REQUIRED ACTION
Your answer must hold only the lines below from the line containing "met2 | 46.04 | 1235 | 53" through the line containing "met4 | 8.524 | 26 | 3.0", each reproduced exactly.

(Saved entries)

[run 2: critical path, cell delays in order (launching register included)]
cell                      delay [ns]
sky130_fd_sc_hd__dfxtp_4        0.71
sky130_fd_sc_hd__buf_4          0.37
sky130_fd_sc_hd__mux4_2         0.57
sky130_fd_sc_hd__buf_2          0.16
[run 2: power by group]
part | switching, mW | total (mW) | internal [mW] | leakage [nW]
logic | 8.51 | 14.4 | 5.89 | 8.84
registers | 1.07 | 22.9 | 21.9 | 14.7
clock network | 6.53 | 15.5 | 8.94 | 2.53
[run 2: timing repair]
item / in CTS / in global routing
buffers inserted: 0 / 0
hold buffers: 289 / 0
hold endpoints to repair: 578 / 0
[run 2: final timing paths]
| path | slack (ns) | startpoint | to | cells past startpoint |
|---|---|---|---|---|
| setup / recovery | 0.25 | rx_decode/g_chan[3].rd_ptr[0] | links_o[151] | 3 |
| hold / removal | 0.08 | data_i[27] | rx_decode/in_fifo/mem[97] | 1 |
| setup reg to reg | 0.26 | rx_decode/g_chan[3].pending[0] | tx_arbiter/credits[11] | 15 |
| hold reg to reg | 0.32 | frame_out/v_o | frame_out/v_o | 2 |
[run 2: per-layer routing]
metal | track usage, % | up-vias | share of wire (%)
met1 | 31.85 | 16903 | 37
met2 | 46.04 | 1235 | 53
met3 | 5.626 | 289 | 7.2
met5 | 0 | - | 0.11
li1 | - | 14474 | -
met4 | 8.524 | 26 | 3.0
==
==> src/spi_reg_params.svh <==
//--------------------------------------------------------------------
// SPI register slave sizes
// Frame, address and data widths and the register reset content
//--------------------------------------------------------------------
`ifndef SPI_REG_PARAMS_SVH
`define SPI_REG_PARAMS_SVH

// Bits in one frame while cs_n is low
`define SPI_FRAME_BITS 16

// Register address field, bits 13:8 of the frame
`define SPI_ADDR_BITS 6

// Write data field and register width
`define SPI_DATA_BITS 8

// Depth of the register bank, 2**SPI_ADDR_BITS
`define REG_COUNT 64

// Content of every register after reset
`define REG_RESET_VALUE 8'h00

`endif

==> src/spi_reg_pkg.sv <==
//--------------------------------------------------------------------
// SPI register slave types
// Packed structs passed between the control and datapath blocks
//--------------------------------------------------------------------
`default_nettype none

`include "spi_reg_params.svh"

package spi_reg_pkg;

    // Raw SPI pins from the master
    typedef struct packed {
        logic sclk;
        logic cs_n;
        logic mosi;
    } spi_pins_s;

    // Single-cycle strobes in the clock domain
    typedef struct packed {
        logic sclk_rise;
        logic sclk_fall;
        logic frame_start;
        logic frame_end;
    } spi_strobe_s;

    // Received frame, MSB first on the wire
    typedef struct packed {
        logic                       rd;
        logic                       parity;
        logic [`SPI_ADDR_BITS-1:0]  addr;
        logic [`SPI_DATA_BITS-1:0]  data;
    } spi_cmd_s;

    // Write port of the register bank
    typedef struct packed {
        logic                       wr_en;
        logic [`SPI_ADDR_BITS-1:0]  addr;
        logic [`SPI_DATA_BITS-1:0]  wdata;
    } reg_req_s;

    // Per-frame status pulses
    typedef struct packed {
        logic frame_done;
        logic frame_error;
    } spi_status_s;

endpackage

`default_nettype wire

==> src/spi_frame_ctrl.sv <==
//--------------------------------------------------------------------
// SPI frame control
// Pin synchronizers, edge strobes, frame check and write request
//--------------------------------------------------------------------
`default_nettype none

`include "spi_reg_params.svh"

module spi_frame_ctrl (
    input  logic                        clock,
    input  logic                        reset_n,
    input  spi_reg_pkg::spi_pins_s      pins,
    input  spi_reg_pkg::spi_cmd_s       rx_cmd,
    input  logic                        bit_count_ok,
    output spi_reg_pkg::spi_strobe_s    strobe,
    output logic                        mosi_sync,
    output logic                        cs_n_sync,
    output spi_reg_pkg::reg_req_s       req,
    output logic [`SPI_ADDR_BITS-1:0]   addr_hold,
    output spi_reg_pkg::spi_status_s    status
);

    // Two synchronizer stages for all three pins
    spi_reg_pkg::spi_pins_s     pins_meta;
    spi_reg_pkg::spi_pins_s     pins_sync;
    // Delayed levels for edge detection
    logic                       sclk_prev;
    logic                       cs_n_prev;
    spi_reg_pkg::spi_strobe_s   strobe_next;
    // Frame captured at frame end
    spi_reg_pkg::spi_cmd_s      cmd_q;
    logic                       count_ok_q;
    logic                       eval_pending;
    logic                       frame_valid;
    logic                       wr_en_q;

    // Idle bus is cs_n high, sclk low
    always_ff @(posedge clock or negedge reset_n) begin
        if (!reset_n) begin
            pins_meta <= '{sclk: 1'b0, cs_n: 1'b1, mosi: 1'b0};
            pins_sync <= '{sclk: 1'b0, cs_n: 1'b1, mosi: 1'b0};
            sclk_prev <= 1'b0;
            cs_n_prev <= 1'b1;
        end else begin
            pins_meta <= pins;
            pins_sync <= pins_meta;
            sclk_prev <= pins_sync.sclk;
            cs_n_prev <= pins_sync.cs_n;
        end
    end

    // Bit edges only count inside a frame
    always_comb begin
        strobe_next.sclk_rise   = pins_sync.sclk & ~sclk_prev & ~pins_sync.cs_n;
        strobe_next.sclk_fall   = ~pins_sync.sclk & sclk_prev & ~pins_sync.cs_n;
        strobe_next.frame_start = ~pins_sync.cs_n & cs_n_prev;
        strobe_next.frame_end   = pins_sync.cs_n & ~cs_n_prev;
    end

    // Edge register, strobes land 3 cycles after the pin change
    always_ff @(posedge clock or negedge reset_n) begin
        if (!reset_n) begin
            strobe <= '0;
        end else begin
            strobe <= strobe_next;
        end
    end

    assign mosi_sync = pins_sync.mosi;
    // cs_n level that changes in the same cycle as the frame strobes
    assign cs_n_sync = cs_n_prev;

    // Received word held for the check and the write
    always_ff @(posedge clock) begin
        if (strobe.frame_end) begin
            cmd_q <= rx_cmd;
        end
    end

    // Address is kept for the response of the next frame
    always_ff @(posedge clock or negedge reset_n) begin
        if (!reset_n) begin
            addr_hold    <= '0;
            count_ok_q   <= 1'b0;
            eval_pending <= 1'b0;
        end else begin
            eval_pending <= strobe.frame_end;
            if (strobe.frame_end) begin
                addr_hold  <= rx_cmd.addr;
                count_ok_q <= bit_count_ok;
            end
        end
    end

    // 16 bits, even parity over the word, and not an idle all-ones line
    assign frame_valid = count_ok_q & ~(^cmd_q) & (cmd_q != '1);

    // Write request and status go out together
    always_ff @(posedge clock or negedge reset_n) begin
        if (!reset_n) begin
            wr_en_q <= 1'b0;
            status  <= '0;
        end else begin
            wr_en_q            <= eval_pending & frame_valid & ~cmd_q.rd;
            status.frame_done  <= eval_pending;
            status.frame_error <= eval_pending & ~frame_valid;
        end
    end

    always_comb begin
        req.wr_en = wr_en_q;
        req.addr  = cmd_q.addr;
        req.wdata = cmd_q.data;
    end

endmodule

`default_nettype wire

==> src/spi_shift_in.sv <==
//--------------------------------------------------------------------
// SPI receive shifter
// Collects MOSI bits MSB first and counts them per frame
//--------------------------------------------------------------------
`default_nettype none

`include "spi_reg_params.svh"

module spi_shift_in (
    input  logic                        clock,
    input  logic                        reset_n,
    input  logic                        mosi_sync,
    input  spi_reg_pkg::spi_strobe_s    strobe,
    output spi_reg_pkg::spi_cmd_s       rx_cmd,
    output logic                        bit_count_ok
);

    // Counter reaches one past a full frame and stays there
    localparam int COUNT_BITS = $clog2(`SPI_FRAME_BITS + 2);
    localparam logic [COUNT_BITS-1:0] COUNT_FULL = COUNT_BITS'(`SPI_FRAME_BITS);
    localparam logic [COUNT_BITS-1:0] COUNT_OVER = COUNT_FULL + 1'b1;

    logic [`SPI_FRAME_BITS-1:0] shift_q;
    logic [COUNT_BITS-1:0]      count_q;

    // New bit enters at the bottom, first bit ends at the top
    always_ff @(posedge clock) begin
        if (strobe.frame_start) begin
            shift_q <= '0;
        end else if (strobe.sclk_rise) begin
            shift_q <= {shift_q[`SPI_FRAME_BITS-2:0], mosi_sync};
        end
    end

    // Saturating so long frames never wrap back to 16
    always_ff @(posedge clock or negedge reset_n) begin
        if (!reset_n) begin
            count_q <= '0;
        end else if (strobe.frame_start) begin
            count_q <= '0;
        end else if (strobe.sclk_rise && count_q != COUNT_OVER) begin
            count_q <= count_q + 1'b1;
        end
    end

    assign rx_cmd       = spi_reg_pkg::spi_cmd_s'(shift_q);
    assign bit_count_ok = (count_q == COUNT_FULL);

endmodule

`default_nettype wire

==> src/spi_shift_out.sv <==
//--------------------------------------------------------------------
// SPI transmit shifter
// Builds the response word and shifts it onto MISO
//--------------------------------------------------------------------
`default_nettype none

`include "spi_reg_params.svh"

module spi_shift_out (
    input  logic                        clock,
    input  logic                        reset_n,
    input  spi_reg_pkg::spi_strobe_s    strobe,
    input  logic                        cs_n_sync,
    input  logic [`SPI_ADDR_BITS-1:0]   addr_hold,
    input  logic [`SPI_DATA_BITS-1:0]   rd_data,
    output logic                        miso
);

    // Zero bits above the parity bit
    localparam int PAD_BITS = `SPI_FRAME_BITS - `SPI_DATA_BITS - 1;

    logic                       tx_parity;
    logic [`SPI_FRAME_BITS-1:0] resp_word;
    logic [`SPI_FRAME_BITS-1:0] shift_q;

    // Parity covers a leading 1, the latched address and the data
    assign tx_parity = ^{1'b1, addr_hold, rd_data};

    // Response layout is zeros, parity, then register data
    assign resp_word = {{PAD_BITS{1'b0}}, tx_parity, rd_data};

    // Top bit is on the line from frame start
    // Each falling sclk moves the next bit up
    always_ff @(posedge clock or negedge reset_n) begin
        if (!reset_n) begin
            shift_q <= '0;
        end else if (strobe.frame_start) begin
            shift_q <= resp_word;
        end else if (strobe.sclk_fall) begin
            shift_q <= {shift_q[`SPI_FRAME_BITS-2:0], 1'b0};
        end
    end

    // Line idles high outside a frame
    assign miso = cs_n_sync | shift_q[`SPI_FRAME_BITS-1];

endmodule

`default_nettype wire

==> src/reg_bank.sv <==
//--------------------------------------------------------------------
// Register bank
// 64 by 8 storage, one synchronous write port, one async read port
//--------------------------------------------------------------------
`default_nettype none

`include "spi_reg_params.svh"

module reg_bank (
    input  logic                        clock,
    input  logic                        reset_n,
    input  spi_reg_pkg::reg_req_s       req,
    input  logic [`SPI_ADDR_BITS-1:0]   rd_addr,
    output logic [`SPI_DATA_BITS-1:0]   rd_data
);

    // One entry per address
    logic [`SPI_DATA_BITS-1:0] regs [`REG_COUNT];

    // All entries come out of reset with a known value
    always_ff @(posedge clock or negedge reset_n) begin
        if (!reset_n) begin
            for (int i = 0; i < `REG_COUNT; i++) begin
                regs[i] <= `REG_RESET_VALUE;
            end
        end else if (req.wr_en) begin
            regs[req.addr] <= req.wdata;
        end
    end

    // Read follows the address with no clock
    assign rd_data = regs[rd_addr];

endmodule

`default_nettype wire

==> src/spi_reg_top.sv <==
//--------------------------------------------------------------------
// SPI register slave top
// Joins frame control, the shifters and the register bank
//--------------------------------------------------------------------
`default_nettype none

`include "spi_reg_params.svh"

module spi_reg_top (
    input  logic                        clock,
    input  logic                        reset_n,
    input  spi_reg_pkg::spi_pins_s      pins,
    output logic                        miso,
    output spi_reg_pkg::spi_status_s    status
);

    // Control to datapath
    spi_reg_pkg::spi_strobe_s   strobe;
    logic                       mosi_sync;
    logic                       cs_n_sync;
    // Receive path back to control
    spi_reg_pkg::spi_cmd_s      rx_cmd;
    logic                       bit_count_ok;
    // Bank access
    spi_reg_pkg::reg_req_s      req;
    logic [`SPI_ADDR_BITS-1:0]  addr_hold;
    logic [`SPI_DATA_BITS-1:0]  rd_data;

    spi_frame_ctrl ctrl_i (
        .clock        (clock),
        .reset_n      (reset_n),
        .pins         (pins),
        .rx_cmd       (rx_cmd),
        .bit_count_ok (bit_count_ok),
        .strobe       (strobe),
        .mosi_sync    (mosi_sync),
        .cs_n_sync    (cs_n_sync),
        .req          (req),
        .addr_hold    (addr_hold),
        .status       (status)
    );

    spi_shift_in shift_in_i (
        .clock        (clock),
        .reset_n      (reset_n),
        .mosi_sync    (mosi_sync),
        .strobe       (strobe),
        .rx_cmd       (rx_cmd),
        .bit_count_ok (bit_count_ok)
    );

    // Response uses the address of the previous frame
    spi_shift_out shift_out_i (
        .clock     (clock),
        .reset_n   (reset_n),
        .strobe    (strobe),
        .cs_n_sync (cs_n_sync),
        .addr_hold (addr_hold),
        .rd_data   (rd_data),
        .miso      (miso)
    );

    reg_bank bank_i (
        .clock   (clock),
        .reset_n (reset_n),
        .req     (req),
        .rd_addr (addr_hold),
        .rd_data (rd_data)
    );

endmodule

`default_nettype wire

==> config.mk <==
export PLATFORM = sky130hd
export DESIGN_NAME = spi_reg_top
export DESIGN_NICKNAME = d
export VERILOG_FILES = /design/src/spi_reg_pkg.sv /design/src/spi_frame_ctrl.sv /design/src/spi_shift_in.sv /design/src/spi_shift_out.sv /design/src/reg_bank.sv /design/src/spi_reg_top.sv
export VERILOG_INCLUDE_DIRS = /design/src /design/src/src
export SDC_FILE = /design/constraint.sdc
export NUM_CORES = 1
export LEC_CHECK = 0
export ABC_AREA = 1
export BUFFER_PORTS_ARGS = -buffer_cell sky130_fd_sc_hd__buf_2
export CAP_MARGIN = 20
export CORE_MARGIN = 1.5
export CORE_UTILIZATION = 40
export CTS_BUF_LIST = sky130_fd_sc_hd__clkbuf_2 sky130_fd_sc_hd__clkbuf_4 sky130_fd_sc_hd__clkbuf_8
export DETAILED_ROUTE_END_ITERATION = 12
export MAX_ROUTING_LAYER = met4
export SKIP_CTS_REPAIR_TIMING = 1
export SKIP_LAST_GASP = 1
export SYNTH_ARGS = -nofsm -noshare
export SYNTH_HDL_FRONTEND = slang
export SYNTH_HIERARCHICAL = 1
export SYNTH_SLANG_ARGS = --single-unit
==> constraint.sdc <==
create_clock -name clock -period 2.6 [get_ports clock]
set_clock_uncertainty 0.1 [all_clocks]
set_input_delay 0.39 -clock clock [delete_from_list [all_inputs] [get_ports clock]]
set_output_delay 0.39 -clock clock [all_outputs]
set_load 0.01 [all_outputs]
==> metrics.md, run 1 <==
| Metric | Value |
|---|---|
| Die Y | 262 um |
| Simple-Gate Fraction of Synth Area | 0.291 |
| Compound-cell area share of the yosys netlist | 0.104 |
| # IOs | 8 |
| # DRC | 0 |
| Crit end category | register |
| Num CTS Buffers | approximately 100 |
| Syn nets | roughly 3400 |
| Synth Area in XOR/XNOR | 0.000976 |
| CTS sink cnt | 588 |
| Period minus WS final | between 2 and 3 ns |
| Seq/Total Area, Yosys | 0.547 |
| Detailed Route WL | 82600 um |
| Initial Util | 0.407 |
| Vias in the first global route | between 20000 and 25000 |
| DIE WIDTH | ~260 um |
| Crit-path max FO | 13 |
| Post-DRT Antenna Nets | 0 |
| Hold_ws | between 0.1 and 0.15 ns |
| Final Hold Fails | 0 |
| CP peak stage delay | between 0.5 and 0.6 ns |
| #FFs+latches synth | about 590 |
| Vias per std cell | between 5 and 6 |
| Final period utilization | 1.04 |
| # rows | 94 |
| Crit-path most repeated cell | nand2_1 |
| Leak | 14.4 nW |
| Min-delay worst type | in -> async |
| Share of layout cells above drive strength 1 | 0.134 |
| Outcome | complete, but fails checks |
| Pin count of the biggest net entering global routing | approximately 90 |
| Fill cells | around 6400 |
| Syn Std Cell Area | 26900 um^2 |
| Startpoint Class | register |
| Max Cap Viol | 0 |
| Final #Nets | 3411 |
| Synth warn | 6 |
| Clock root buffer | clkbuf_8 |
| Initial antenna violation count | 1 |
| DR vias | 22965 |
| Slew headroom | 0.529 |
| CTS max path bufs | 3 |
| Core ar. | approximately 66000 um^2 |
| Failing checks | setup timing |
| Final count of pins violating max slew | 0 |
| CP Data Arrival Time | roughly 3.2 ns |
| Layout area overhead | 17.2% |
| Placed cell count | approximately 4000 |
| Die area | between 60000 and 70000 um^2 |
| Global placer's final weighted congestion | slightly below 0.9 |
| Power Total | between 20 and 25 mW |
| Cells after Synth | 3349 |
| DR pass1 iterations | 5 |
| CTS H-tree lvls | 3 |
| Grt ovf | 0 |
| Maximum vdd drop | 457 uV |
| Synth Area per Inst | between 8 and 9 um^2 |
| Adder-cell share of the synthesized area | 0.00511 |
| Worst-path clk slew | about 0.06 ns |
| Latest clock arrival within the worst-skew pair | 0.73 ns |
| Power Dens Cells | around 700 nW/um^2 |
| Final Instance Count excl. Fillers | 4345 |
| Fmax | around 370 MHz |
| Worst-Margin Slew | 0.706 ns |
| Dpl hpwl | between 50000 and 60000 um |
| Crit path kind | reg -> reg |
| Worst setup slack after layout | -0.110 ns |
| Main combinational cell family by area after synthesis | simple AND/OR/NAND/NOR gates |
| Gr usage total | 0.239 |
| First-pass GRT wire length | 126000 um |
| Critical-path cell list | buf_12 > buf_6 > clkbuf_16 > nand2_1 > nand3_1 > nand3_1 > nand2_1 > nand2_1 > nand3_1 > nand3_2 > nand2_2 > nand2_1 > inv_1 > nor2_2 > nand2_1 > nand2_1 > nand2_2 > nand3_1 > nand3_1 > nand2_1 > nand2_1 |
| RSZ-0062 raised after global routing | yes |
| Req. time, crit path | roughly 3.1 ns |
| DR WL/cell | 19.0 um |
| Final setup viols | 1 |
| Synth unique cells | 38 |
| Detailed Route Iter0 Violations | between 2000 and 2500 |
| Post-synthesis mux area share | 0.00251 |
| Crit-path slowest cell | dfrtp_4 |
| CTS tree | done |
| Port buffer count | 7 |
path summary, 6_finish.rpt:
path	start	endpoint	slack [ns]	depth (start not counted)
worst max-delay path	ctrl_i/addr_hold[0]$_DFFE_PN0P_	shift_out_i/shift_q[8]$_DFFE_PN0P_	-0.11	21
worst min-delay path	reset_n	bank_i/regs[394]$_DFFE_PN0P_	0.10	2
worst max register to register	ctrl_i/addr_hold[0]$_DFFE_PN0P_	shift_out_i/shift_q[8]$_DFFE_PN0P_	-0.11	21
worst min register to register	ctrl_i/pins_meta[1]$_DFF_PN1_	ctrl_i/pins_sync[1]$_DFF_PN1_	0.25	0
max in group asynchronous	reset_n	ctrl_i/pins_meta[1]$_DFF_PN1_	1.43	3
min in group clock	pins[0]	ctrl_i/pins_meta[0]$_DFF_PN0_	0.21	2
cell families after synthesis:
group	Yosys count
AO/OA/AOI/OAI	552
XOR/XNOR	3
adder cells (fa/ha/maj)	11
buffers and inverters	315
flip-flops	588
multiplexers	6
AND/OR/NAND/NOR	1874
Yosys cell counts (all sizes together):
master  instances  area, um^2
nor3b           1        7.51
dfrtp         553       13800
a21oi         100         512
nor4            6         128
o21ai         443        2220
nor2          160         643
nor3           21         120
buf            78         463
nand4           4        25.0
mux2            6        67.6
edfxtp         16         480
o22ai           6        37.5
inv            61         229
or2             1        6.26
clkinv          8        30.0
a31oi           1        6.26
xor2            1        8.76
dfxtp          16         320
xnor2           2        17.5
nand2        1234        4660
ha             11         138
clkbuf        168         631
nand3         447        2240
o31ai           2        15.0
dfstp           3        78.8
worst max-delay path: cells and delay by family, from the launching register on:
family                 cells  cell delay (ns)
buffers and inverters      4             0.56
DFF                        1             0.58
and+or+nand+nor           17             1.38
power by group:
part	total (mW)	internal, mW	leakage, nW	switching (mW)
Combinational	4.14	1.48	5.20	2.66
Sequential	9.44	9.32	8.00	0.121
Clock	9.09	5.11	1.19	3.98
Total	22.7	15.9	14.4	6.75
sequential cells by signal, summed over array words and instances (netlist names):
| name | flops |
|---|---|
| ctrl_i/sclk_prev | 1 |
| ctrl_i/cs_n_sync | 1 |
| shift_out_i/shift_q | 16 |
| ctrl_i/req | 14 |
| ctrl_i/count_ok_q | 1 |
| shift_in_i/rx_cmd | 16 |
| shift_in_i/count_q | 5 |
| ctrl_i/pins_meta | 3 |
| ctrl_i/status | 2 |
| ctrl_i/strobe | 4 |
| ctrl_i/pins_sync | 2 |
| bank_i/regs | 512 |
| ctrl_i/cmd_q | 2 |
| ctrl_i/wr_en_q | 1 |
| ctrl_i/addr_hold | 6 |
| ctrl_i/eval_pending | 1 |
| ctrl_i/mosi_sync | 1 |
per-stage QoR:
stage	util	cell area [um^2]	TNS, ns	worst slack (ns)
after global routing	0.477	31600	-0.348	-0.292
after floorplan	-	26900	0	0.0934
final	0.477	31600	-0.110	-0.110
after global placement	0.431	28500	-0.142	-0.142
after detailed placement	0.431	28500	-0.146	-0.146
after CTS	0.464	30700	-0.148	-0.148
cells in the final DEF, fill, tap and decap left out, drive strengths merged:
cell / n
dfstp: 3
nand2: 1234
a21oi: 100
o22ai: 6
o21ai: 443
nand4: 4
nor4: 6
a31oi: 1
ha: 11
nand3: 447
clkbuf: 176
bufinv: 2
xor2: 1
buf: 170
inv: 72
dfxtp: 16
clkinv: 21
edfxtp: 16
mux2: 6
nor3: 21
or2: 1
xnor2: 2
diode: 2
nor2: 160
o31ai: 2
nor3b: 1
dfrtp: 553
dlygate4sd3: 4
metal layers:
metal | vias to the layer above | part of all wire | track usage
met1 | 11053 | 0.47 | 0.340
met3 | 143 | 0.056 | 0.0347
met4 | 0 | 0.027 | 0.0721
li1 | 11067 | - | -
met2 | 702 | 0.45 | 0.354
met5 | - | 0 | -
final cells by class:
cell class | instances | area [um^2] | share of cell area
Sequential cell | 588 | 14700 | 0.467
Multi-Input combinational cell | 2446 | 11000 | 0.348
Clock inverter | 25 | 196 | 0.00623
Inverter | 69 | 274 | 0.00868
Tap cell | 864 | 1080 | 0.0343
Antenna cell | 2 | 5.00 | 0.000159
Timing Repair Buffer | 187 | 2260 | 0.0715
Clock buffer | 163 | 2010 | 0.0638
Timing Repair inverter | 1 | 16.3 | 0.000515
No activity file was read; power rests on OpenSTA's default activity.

ANSWER SPACE
met2 | 46.04 | 1235 | 53
met3 | 5.626 | 289 | 7.2
met5 | 0 | - | 0.11
li1 | - | 14474 | -
met4 | 8.524 | 26 | 3.0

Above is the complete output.